Serena Wilson, a registered nurse, is employed at a TRICARE Service Center (TSC) located at a military installation. Ms. Wilson serves as a primary point of contact between enrollees and the TRICARE system and answers enrollees’ questions about plan options, eligibility, provider selection, and claims. This information indicates that Ms. Wilson serves as a

A. lead agent
B. beneficiary services representative
C. health plan support contractor
D. primary care manager (PCM)



Question 2

As a follow-up to a performance improvement plan for member services, the Stellar Health Plan conducted an evaluation of the success of the plan. Stellar conducted its evaluation as the plan was being carried out. The evaluation focused on specific activities and assessed the relative importance of those activities to the plan as a whole. This information indicates that Stellar’s evaluation of the plan was both

A. concurrent and formative
B. concurrent and summative
C. retrospective and formative
D. retrospective and summative



Question 3

Maxwell Midler’s health plan operates a drug formulary that includes a typical three-tier copayment structure with required copayments of $5, $10, and $25. Mr.
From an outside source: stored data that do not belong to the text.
$ cat src/rtl/div_sign_fix.sv
// Module: div_sign_fix
// Combinational final correction. Applies the quotient and remainder
// signs to the magnitudes from the engine and decides overflow from the
// early flag and the signed range of the quotient.
// Assumes: magnitudes are the engine's values after its W steps.
module div_sign_fix
    import divider_pkg::*;
#(
    parameter int W = 16
) (
    input  logic [W-1:0] quo_mag,
    input  logic [W-1:0] rem_mag,
    input  div_flags_t   flags,
    output logic [W-1:0] quo_out,
    output logic [W-1:0] rem_out,
    output logic         ovf_out
);

    localparam logic [W-1:0] HALF = {1'b1, {(W-1){1'b0}}};

    logic range_bad;

    // Signed range: up to HALF when negative, below HALF when positive.
    always_comb begin
        if (flags.signed_op)
            range_bad = flags.q_neg ? (quo_mag > HALF) : quo_mag[W-1];
        else
            range_bad = 1'b0;
        ovf_out = flags.pre_ovf || range_bad;
        quo_out = flags.q_neg ? -quo_mag : quo_mag;
        rem_out = flags.r_neg ? -rem_mag : rem_mag;
    end

endmodule

$ cat src/rtl/iter_divider.sv
// Module: iter_divider (top)
// Multi-mode iterative divider. Captures operands on an accepted start,
// runs DATA_W quotient-bit steps, one sign-correction step and one
// result-write step (DATA_W+2 steps), then pulses done for one cycle.
// Hold freezes the step counter and all partial state. Results stay
// registered until the next completion.
// Assumes: start is sampled only while idle; an unused mode is ignored.
module iter_divider
    import divider_pkg::*;
#(
    parameter int DATA_W = 16
) (
    input  logic                  clk,
    input  logic                  rst_n,
    input  logic                  start,
    input  logic [2:0]            mode,
    input  logic [2*DATA_W-1:0]   dividend,
    input  logic [DATA_W-1:0]     divisor,
    input  logic                  hold,
    output logic                  busy,
    output logic                  done,
    output logic [DATA_W-1:0]     quotient,
    output logic [DATA_W-1:0]     remainder,
    output logic                  overflow
);

    localparam int NUM_W = 2 * DATA_W;
    localparam int ITER  = DATA_W + 2;
    localparam int CNT_W = $clog2(ITER + 1);
    localparam logic [CNT_W-1:0] FIX_STEP  = CNT_W'(DATA_W);
    localparam logic [CNT_W-1:0] LAST_STEP = CNT_W'(ITER - 1);

    logic [NUM_W-1:0]  prep_num;
    logic [DATA_W-1:0] prep_den;
    div_flags_t        prep_flags;
    div_flags_t        flags_q;
    logic [CNT_W-1:0]  step_cnt;
    logic              accept;
    logic              advance;
    logic              bit_step;
    logic [DATA_W-1:0] core_rem;
    logic [DATA_W-1:0] core_quo;
    logic [DATA_W-1:0] fix_quo;
    logic [DATA_W-1:0] fix_rem;
    logic              fix_ovf;
    logic [DATA_W-1:0] stage_quo;
    logic [DATA_W-1:0] stage_rem;
    logic              stage_ovf;

    assign accept   = start && !busy && mode_is_valid(mode);
    assign advance  = busy && !hold;
    assign bit_step = advance && (step_cnt < FIX_STEP);

    div_operand_prep #(.W(DATA_W)) u_prep (
        .mode     (mode),
        .dividend (dividend),
        .divisor  (divisor),
        .num_mag  (prep_num),
        .den_mag  (prep_den),
        .flags    (prep_flags)
    );

    div_iter_core #(.W(DATA_W)) u_core (
        .clk      (clk),
        .rst_n    (rst_n),
        .load     (accept),
        .step     (bit_step),
        .num_in   (prep_num),
        .den_in   (prep_den),
        .part_rem (core_rem),
        .part_quo (core_quo)
    );

    div_sign_fix #(.W(DATA_W)) u_fix (
        .quo_mag  (core_quo),
        .rem_mag  (core_rem),
        .flags    (flags_q),
        .quo_out  (fix_quo),
        .rem_out  (fix_rem),
        .ovf_out  (fix_ovf)
    );

    // Sequence control: accept, count steps, raise done on the last one.
    always_ff @(posedge clk) begin
        if (!rst_n) begin
            busy     <= 1'b0;
            done     <= 1'b0;
            step_cnt <= '0;
            flags_q  <= '0;
        end else begin
            done <= 1'b0;
            if (accept) begin
                busy     <= 1'b1;
                step_cnt <= '0;
                flags_q  <= prep_flags;
            end else if (advance) begin
                step_cnt <= step_cnt + 1'b1;
                if (step_cnt == LAST_STEP) begin
                    busy <= 1'b0;
                    done <= 1'b1;
                end
            end
        end
    end

    // Correction stage: register the signed results after the bit steps.
    always_ff @(posedge clk) begin
        if (!rst_n) begin
            stage_quo <= '0;
            stage_rem <= '0;
            stage_ovf <= 1'b0;
        end else if (advance && step_cnt == FIX_STEP) begin
            stage_quo <= fix_quo;
            stage_rem <= fix_rem;
            stage_ovf <= fix_ovf;
        end
    end

    // Result registers: written only on the completing step.
    always_ff @(posedge clk) begin
        if (!rst_n) begin
            quotient  <= '0;
            remainder <= '0;
            overflow  <= 1'b0;
        end else if (advance && step_cnt == LAST_STEP) begin
            quotient  <= stage_quo;
            remainder <= stage_rem;
            overflow  <= stage_ovf;
        end
    end

endmodule

$ cat config.mk
export PLATFORM = sky130hd
export DESIGN_NAME = iter_divider
export DESIGN_NICKNAME = d
export VERILOG_FILES = /design/src/rtl/divider_pkg.sv /design/src/rtl/div_operand_prep.sv /design/src/rtl/div_iter_core.sv /design/src/rtl/div_sign_fix.sv /design/src/rtl/iter_divider.sv
export SDC_FILE = /design/constraint.sdc
export NUM_CORES = 1
export LEC_CHECK = 0
export ABC_AREA = 1
export BUFFER_PORTS_ARGS = -buffer_cell sky130_fd_sc_hd__buf_2
export CAP_MARGIN = 20
export CORE_MARGIN = 4
export CORE_UTILIZATION = 25
export CTS_BUF_LIST = sky130_fd_sc_hd__clkbuf_4 sky130_fd_sc_hd__clkbuf_8 sky130_fd_sc_hd__clkbuf_16
export DETAILED_ROUTE_END_ITERATION = 16
export GPL_TIMING_DRIVEN = 0
export HOLD_SLACK_MARGIN = 0.02
export PLACE_DENSITY_LB_ADDON = 0.05
export SLEW_MARGIN = 25
export SYNTH_ARGS = -nofsm -noshare
export SYNTH_HDL_FRONTEND = slang
export SYNTH_SLANG_ARGS = --single-unit
$ cat constraint.sdc
create_clock -name clk -period 8.7 [get_ports clk]
set_clock_uncertainty 0.15 [all_clocks]
set_input_delay 1.74 -clock clk [delete_from_list [all_inputs] [get_ports clk]]
set_output_delay 1.74 -clock clk [all_outputs]
set_load 0.02 [all_outputs]
--- config.mk ---
export PLATFORM = sky130hd
export DESIGN_NAME = sreg_read_rx
export DESIGN_NICKNAME = d
export VERILOG_FILES = /design/src/rtl/sreg_rd_pkg.sv /design/src/rtl/sreg_rd_phase_timer.sv /design/src/rtl/sreg_rd_shifter.sv /design/src/rtl/sreg_read_rx.sv
export SDC_FILE = /design/constraint.sdc
export NUM_CORES = 1
export LEC_CHECK = 0
export BUFFER_PORTS_ARGS = -buffer_cell sky130_fd_sc_hd__buf_2
export CAP_MARGIN = 20
export CORE_MARGIN = 2
export CORE_UTILIZATION = 55
export DETAILED_ROUTE_END_ITERATION = 8
export GPL_TIMING_DRIVEN = 1
export PLACE_DENSITY = 0.81
export SLEW_MARGIN = 20
export SYNTH_ARGS = -nofsm -noshare
export SYNTH_HDL_FRONTEND = slang
export SYNTH_SLANG_ARGS = --single-unit
--- constraint.sdc ---
create_clock -name clk -period 2.39 [get_ports clk]
set_clock_uncertainty 0.15 [all_clocks]
set_input_delay 0.478 -clock clk [delete_from_list [all_inputs] [get_ports clk]]
set_output_delay 0.478 -clock clk [all_outputs]
set_load 0.01 [all_outputs]
--- src/rtl/ser_rx_pkg.sv ---
package ser_rx_pkg;

    typedef enum logic [2:0] {
        ST_IDLE,
        ST_START,
        ST_DATA,
        ST_PAR,
        ST_STOP1,
        ST_STOP2
    } rx_state_e;

    // Number of data bits for a length code: 0..3 -> 5..8, code[2] set -> 9
    function automatic logic [3:0] bits_for(input logic [2:0] code);
        return code[2] ? 4'd9 : ({2'b00, code[1:0]} + 4'd5);
    endfunction

endpackage

--- src/rtl/ser_rx_sync.sv ---
module ser_rx_sync (
    input  logic clk,
    input  logic rst_n,
    input  logic serial_in,
    output logic line,
    output logic fall
);
    typedef struct packed {
        logic meta;
        logic stab;
        logic prev;
    } sync_t;

    sync_t sync_d, sync_q;

    always_comb begin
        sync_d.meta = serial_in;
        sync_d.stab = sync_q.meta;
        sync_d.prev = sync_q.stab;
    end

    always_ff @(posedge clk or negedge rst_n) begin
        if (!rst_n) sync_q <= '1;
        else        sync_q <= sync_d;
    end

    assign line = sync_q.stab;
    assign fall = sync_q.prev & ~sync_q.stab;

endmodule
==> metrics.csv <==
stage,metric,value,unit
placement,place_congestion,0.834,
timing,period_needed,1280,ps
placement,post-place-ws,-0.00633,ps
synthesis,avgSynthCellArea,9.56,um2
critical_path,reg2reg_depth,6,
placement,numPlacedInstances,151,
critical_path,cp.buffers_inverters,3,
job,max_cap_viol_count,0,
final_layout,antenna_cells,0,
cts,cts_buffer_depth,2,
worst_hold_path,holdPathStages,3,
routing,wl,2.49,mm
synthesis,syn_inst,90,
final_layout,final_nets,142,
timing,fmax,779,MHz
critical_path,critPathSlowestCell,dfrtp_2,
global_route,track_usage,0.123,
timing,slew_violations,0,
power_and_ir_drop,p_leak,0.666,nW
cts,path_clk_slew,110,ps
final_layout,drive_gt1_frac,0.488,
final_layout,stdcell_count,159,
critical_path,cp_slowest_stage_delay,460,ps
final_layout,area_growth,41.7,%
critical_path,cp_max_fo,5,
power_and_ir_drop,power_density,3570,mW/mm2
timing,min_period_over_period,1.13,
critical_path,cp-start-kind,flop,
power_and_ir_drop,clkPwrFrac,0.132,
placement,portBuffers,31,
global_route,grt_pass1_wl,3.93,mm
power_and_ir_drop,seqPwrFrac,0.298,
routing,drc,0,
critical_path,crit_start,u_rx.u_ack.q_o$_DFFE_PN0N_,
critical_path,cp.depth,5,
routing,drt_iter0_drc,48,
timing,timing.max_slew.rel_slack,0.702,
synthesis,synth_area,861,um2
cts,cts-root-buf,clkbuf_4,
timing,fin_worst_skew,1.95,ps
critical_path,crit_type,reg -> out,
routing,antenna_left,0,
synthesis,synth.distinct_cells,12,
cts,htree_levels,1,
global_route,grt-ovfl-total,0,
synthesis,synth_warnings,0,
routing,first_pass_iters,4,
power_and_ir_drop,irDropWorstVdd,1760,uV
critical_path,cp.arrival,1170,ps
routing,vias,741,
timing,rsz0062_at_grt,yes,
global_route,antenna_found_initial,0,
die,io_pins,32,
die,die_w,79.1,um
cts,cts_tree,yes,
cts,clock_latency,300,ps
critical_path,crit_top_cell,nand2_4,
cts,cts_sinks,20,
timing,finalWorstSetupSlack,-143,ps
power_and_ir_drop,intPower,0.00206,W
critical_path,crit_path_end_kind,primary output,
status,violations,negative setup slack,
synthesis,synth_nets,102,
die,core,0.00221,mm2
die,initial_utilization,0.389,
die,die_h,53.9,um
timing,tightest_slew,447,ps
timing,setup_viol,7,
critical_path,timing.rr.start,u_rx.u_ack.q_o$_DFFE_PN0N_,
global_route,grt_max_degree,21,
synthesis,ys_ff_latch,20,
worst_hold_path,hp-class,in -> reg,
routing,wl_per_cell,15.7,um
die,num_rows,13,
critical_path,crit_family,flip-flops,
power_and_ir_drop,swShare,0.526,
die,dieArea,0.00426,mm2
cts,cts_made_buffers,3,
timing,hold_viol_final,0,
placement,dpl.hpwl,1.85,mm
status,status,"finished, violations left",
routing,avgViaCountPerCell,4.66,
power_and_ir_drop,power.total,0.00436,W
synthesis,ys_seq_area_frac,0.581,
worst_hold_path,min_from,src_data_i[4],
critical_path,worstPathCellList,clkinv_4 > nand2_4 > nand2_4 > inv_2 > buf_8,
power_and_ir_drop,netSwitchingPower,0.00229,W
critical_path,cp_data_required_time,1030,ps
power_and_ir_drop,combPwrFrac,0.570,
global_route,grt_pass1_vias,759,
$ cat config.mk
export PLATFORM = sky130hd
export DESIGN_NAME = adcser_top
export DESIGN_NICKNAME = d
export VERILOG_FILES = /design/src/rtl/adcser_pkg.sv /design/src/rtl/adcser_delay.sv /design/src/rtl/adcser_mapper.sv /design/src/rtl/adcser_shifter.sv /design/src/rtl/adcser_top.sv
export SDC_FILE = /design/constraint.sdc
export NUM_CORES = 1
export LEC_CHECK = 0
export BUFFER_PORTS_ARGS = -buffer_cell sky130_fd_sc_hd__buf_2
export CAP_MARGIN = 20
export CORE_UTILIZATION = 35
export CTS_BUF_LIST = sky130_fd_sc_hd__clkbuf_4 sky130_fd_sc_hd__clkbuf_8 sky130_fd_sc_hd__clkbuf_16
export DETAILED_ROUTE_END_ITERATION = 6
export GPL_TIMING_DRIVEN = 0
export PLACE_DENSITY = 0.59
export SLEW_MARGIN = 20
export SYNTH_ARGS = -nofsm -noshare
export SYNTH_HDL_FRONTEND = slang
export SYNTH_SLANG_ARGS = --single-unit
$ cat constraint.sdc
create_clock -name clk -period 11.2 [get_ports clk]
set_input_delay 2.24 -clock clk [delete_from_list [all_inputs] [get_ports clk]]
set_output_delay 2.24 -clock clk [all_outputs]
set_load 0.1 [all_outputs]
$ cat src/rtl/adcser_pkg.sv
package adcser_pkg;
  typedef enum logic [1:0] {
    WID_WIDE   = 2'b00,
    WID_NATIVE = 2'b01,
    WID_NARROW = 2'b10,
    WID_ALT    = 2'b11
  } width_e;

  typedef enum logic {
    LANES_ONE = 1'b0,
    LANES_TWO = 1'b1
  } lanes_e;
endpackage

$ cat src/rtl/adcser_delay.sv
module adcser_delay #(
  parameter int DW    = 14,
  parameter int DEPTH = 6
) (
  input  logic          clk,
  input  logic          rst_n,
  input  logic          shift_en,
  input  logic [DW-1:0] din,
  output logic [DW-1:0] dout
);
  logic [DW-1:0] dl_q [DEPTH];
  logic [DW-1:0] dl_n [DEPTH];

  always_comb begin
    for (int i = 0; i < DEPTH; i++) dl_n[i] = dl_q[i];
    if (shift_en) begin
      dl_n[0] = din;
      for (int i = 1; i < DEPTH; i++) dl_n[i] = dl_q[i-1];
    end
  end

  always_ff @(posedge clk or negedge rst_n) begin
    if (!rst_n) begin
      for (int i = 0; i < DEPTH; i++) dl_q[i] <= '0;
    end else if (shift_en) begin
      for (int i = 0; i < DEPTH; i++) dl_q[i] <= dl_n[i];
    end
  end

  assign dout = dl_q[DEPTH-1];

  // a strobe pushes the presented sample into the first stage
  a_r5_delay_push: assert property (@(posedge clk) disable iff (!rst_n)
    shift_en |=> (dl_q[0] == $past(din)));
endmodule

$ cat src/rtl/adcser_mapper.sv
module adcser_mapper
  import adcser_pkg::*;
#(
  parameter int SW   = 14,
  parameter int MAXW = SW + 2,
  parameter int CLW  = $clog2(MAXW + 1)
) (
  input  logic [SW-1:0]   din,
  input  logic            two_lane,
  input  logic [1:0]      width_sel,
  output logic [MAXW-1:0] a_word,
  output logic [MAXW-1:0] b_word,
  output logic [CLW-1:0]  slots
);
  localparam int HALF = SW / 2;

  logic [CLW-1:0] cnt_one;
  logic [CLW-1:0] cnt_two;
  logic [CLW-1:0] frame_len;

  always_comb begin
    cnt_one   = (width_e'(width_sel) == WID_NARROW) ? CLW'(SW - 2) : CLW'(SW);
    cnt_two   = cnt_one >> 1;
    frame_len = (width_e'(width_sel) == WID_WIDE) ? CLW'(SW + 2) : cnt_one;
    slots     = two_lane ? (frame_len >> 1) : frame_len;
  end

  for (genvar k = 0; k < MAXW; k++) begin : g_slot
    logic bit_one;
    logic bit_two_a;
    logic bit_two_b;
    if (k < SW) begin : g_one
      assign bit_one = (CLW'(k) < cnt_one) ? din[SW-1-k] : 1'b0;
    end else begin : g_one_pad
      assign bit_one = 1'b0;
    end
    if (k < HALF) begin : g_two
      assign bit_two_a = (CLW'(k) < cnt_two) ? din[SW-1-2*k] : 1'b0;
      assign bit_two_b = (CLW'(k) < cnt_two) ? din[SW-2-2*k] : 1'b0;
    end else begin : g_two_pad
      assign bit_two_a = 1'b0;
      assign bit_two_b = 1'b0;
    end
    assign a_word[k] = two_lane ? bit_two_a : bit_one;
    assign b_word[k] = two_lane ? bit_two_b : 1'b0;
  end
endmodule

$ cat src/rtl/adcser_shifter.sv
module adcser_shifter #(
  parameter int MAXW = 16,
  parameter int CLW  = $clog2(MAXW + 1),
  parameter int CW   = $clog2(MAXW)
) (
  input  logic            clk,
  input  logic            rst_n,
  input  logic            load,
  input  logic [MAXW-1:0] a_word,
  input  logic [MAXW-1:0] b_word,
  input  logic [CLW-1:0]  slots,
  input  logic            two_lane,
  output logic            lane_a,
  output logic            lane_b,
  output logic            lane_b_en,
  output logic            frame,
  output logic            overrun
);
  logic [MAXW-1:0] a_q, a_n;
  logic [MAXW-1:0] b_q, b_n;
  logic [CLW-1:0]  len_q, len_n;
  logic [CW-1:0]   cnt_q, cnt_n;
  logic            two_q, two_n;
  logic            act_q, act_n;
  logic            err_q, err_n;
  logic            last;
  logic [CLW-1:0]  half;

  assign last = act_q && ({1'b0, cnt_q} == (len_q - 1'b1));
  assign half = (len_q + 1'b1) >> 1;

  always_comb begin
    a_n   = a_q;
    b_n   = b_q;
    len_n = len_q;
    two_n = two_q;
    cnt_n = cnt_q;
    act_n = act_q;
    err_n = 1'b0;
    if (load) begin
      a_n   = a_word;
      b_n   = b_word;
      len_n = slots;
      two_n = two_lane;
      cnt_n = '0;
      act_n = 1'b1;
      err_n = act_q && !last;
    end else if (act_q) begin
      if (last) act_n = 1'b0;
      else      cnt_n = cnt_q + 1'b1;
    end
  end

  always_ff @(posedge clk or negedge rst_n) begin
    if (!rst_n) begin
      a_q   <= '0;
      b_q   <= '0;
      len_q <= CLW'(1);
      two_q <= 1'b0;
      cnt_q <= '0;
      act_q <= 1'b0;
      err_q <= 1'b0;
    end else begin
      a_q   <= a_n;
      b_q   <= b_n;
      len_q <= len_n;
      two_q <= two_n;
      cnt_q <= cnt_n;
      act_q <= act_n;
      err_q <= err_n;
    end
  end

  assign lane_a    = act_q & a_q[cnt_q];
  assign lane_b    = act_q & b_q[cnt_q];
  assign lane_b_en = act_q & two_q;
  assign frame     = act_q && ({1'b0, cnt_q} < half);
  assign overrun   = err_q;

  // the slot counter never runs past the word length
  a_r6_count_in_range: assert property (@(posedge clk) disable iff (!rst_n)
    act_q |-> ({1'b0, cnt_q} < len_q));
  // the captured configuration holds for the whole word
  a_r8_cfg_hold: assert property (@(posedge clk) disable iff (!rst_n)
    (act_q && !load) |=> ($stable(two_q) && $stable(len_q)));
  // a strobe before the last slot raises the overrun pulse
  a_r9_overrun_flag: assert property (@(posedge clk) disable iff (!rst_n)
    (load && act_q && !last) |=> overrun);
  // lane B is silent whenever lane B is not enabled
  a_r1_laneb_quiet: assert property (@(posedge clk) disable iff (!rst_n)
    !lane_b_en |-> !lane_b);
  // the frame marker rises only on slot 0
  a_r7_frame_start: assert property (@(posedge clk) disable iff (!rst_n)
    $rose(frame) |-> (cnt_q == '0));
endmodule

$ cat src/rtl/adcser_top.sv
module adcser_top
  import adcser_pkg::*;
#(
  parameter int SW        = 14,
  parameter int LAT       = 6,
  parameter int SYNC_FLOPS = 2
) (
  input  logic          clk,
  input  logic          rst_n,
  input  logic          sample_valid,
  input  logic [SW-1:0] sample,
  input  logic          lane_mode,
  input  logic [1:0]    width_sel,
  output logic          lane_a,
  output logic          lane_b,
  output logic          lane_b_en,
  output logic          frame,
  output logic          bit_clk_out,
  output logic          overrun
);
  localparam int MAXW = SW + 2;
  localparam int CLW  = $clog2(MAXW + 1);
  localparam int CW   = $clog2(MAXW);

  logic [SYNC_FLOPS-1:0] rs_q;
  logic                  rst_i;
  logic [SW-1:0]         old_sample;
  logic [MAXW-1:0]       a_word, b_word;
  logic [CLW-1:0]        slots;

  always_ff @(posedge clk or negedge rst_n) begin
    if (!rst_n) rs_q <= '0;
    else        rs_q <= {rs_q[SYNC_FLOPS-2:0], 1'b1};
  end
  assign rst_i = rs_q[SYNC_FLOPS-1];

  adcser_delay #(.DW(SW), .DEPTH(LAT)) u_delay (
    .clk      (clk),
    .rst_n    (rst_i),
    .shift_en (sample_valid),
    .din      (sample),
    .dout     (old_sample)
  );

  adcser_mapper #(.SW(SW), .MAXW(MAXW), .CLW(CLW)) u_mapper (
    .din       (old_sample),
    .two_lane  (lanes_e'(lane_mode) == LANES_TWO),
    .width_sel (width_sel),
    .a_word    (a_word),
    .b_word    (b_word),
    .slots     (slots)
  );

  adcser_shifter #(.MAXW(MAXW), .CLW(CLW), .CW(CW)) u_shifter (
    .clk       (clk),
    .rst_n     (rst_i),
    .load      (sample_valid),
    .a_word    (a_word),
    .b_word    (b_word),
    .slots     (slots),
    .two_lane  (lane_mode),
    .lane_a    (lane_a),
    .lane_b    (lane_b),
    .lane_b_en (lane_b_en),
    .frame     (frame),
    .overrun   (overrun)
  );

  assign bit_clk_out = clk;
endmodule

==> results by group <==
Outcome
  • Status: finished, final reports clean

Place
  • Post-detail-place hpwl: 6290 um
  • Port Buffer Count: 24
  • GPL Wtd Cong: 0.773
  • Area after DPL: between 0.005 and 0.006 mm^2

Timing
  • Final setup viols: 0
  • Worst hold margin: 0.343 ns
  • Skew final: around 0.008 ns
  • Worst-Margin Slew: 0.688 ns
  • Slew Limit Fails: 0
  • Worst slew margin: 0.542
  • Setup TNS: 0 ns
  • RSZ-0062 raised after global routing: false
  • Hold Vio Cnt, Final: 0

Clocking
  • CTS Hold Bufs: 0
  • Post_cts resized: 0
  • Clk Latency, worst-skew pair: roughly 0.52 ns
  • Reg clk slew, reported paths: 0.05 ns
  • Number of post-CTS setup repair buffers: 0
  • TritonCTS clock tree: built

Global route
  • Wire length of the first global-routing pass: 15500 um
  • Grt ovf: 0
  • Overall routing resource usage: 0.139
  • Via count of the first global-routing pass: 3091
  • Initial antenna violation count: 0
  • Largest net degree at the start of global routing: 47

Synthesis
  • Post-synth net total: 402
  • Synth warn: 0
  • Post-synth cell types: 42
  • Synth top area cells: dfrtp_1, mux2_2, ha_1, o21ai_0, mux2i_1
  • Ys async rst share: 1.00
  • Post-Syn Area: 0.00503 mm^2
  • Top-area cell type share of the netlist area: 0.587
  • Area leader, netlist: dfrtp_1
  • Synth Register Bits: 119
  • Mean post-synth cell area: between 10 and 15 um^2
  • Sequential share of the synthesized area: 0.593
  • EDFF count, synth: 0
  • Syn Inst Count: 375
  • Top_reg_cell synth: dfrtp_1

Die
  • Core Region: roughly 0.014 mm^2
  • Io pins: 26
  • Total die area: 0.0148 mm^2
  • Die X-Extent: around 120 um
  • Die Ht: 122 um
  • Initial Util: 0.361
  • Row Count: 43

Power
  • Leak Pwr: 0.00269 uW
  • Max VDD drop: about 0.25 mV
  • Total chip power: 1490 uW
  • Pwr dens: between 200 and 250 mW/mm^2

Worst setup path
  • CP Capture Type: primary output
  • Crit path required time: between 8 and 9 ns
  • FF-to-FF setup slack: 9.05 ns
  • Setup crit start kind: clock port
  • Worst path arrival time: 6.24 ns
  • Classification of the worst setup path: clock port to primary output
  • Crit Path Max Fanout: 2

Final layout
  • Cell area after layout: 0.00612 mm^2
  • Most frequent cells in the layout: dfrtp_1, mux2_2, buf_2, inv_1, clkbuf_16
  • Fin nets: 450
  • Area Growth Syn to Fin: 21.8%
  • Share of layout cells above drive strength 1: 0.394
  • ANT cells: 0
  • Commonest non-fill, non-tap cell in the layout: dfrtp_1

Route
  • Via density: 4.78
  • Detailed-route DRC error count: 0
  • Final Routed Wirelength: 8820 um
  • Iteration-0 DRC Markers: 120
  • DR WL/cell: 14.3 um
  • Pre-Repair DR Iteration Count: 4
  • Via count: 2942
  • Antenna-violating nets left: 0

Job
  • Max_cap viols: 0

Worst hold path
  • Hold Path Class: register to asynchronous set/reset pin
[worst max-delay path, cell delays in order]
cell and delay [ns]:
clkbuf_16 0.12, clkbuf_16 0.13, buf_4 0.11, buf_2 0.28
[layout make-up]
type	instances	area, um^2
fill	1292	7810
tap	180	225
timing repair buffer	25	163
clock inverter	13	179
sequential	119	2980
inverter	20	75.1
multi-input combinational	212	1860
clock buffer	23	527
buffer	24	111
[metrics by stage]
step / instances / setup WS, ns / utilization
floorplan: 375 / 3.15 / -
global placement: 579 / 2.98 / 0.386
detailed placement: 581 / 2.98 / 0.389
CTS: 616 / 2.71 / 0.440
global route: 616 / 2.71 / 0.440
finish: 616 / 2.72 / 0.440
[routing by layer]
metal	GRT usage	vias up	share of wire
li1	-	1394	-
met1	0.177	1488	0.47
met2	0.213	50	0.48
met3	0.0431	10	0.034
met4	0.0710	0	0.013
met5	0	-	0
[kinds of logic (layout without fill, tap and decap cells)]
family / count (synthesis) / count (layout) / synth area share
AO/OA/AOI/OAI: 38 / 38 / 0.0463
XOR/XNOR: 8 / 8 / 0.0169
adder cells (fa/ha/maj): 7 / 7 / 0.0174
buffers and inverters: 44 / 105 / 0.0371
flip-flops: 119 / 119 / 0.593
multiplexers: 103 / 103 / 0.236
other: 1 / 1 / 0.000746
AND/OR/NAND/NOR: 55 / 55 / 0.0528
[flip-flops by register name, summed over array words and instances (netlist names)]
name	cells
u_shifter.cnt_q	4
rs_q	2
u_shifter.overrun	1
u_delay.dl_q	70
u_shifter.act_q	1
u_shifter.a_q	14
u_shifter.two_q	1
u_shifter.len_q	5
u_shifter.b_q	7
u_delay.dout	14
[synthesized netlist by cell type (2+ instances only)]
cell	instances
dfrtp_1	118
mux2_2	91
inv_1	20
o21ai_0	17
nor2_1	15
nand2_1	14
clkbuf_1	13
a21oi_1	10
mux2i_1	8
ha_1	7
buf_2	6
nand3_1	6
nand2b_1	4
xnor2_1	4
and2_1	3
mux4_2	3
nor2b_1	3
nor3_1	3
xor2_1	3
a21o_1	2
a31oi_1	2
and3_1	2
clkbuf_2	2
[power breakdown]
part	total, uW	internal [uW]	switching, uW
logic	251	113	138
clock network	656	431	225
registers	578	521	57.4
[worst paths after layout]
path / to / from / cells after the start
worst max-delay path: bit_clk_out / clk / 4
max in group asynchronous: rs_q[1]$_DFF_PN0_ / rst_n / 1
worst max register to register: u_shifter.cnt_q[0]$_DFFE_PN0P_ / u_shifter.len_q[0]$_DFFE_PN1P_ / 6
worst min register to register: u_delay.dl_q[54]$_DFFE_PN0P_ / rs_q[1]$_DFF_PN0_ / 0
worst min-delay path: u_delay.dl_q[54]$_DFFE_PN0P_ / rs_q[1]$_DFF_PN0_ / 0
min in group clk: rs_q[1]$_DFF_PN0_ / rs_q[0]$_DFF_PN0_ / 0
Power figures use the tool's default switching activity.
Midler recently filled a prescription for a $75 drug that was not included in the formulary. According to the plan’s formulary copayment structure, the amount that Mr. Midler was required to pay for his prescription was 

A. $5
B. $10
C. $25
D. $75



Question 4

The Carlyle Health Plan uses the following clinical outcome measures to evaluate its diabetes and asthma disease management programs:Measure 1: The percentage of diabetic patients who receive foot exams from their providers according to the program’s recommended guidelines Measure 2: The number of asthma patients who visited emergency departments for acute asthma attacksFrom the answer choices below, select the response that correctly identifies whether these measures are true outcome measures or intermediate outcome measures. Measure 1- Measure 2-

A. Measure 1-true outcome measure Measure 2-true outcome measure
B. Measure 1-true outcome measure Measure 2-intermediate outcome measure
C. Measure 1-intermediate outcome measure Measure 2-true outcome measure
D. Measure 1-intermediate outcome measure Measure 2-intermediate outcome measure



Question 5

The following statements are about health plans' complaint resolution procedures (CRPs). Three of the statements are true and one is false. Select the answer choice containing the FALSE statement. 

A. An health plan's CRPs reduce the likelihood of errors in decision making.
B. CRPs typically provide for at least two levels of appeal for formal appeals.
C. CRPs include only formal appeals and do not apply to informal complaints.
D. Most complaints are resolved without proceeding through the entire CRP process.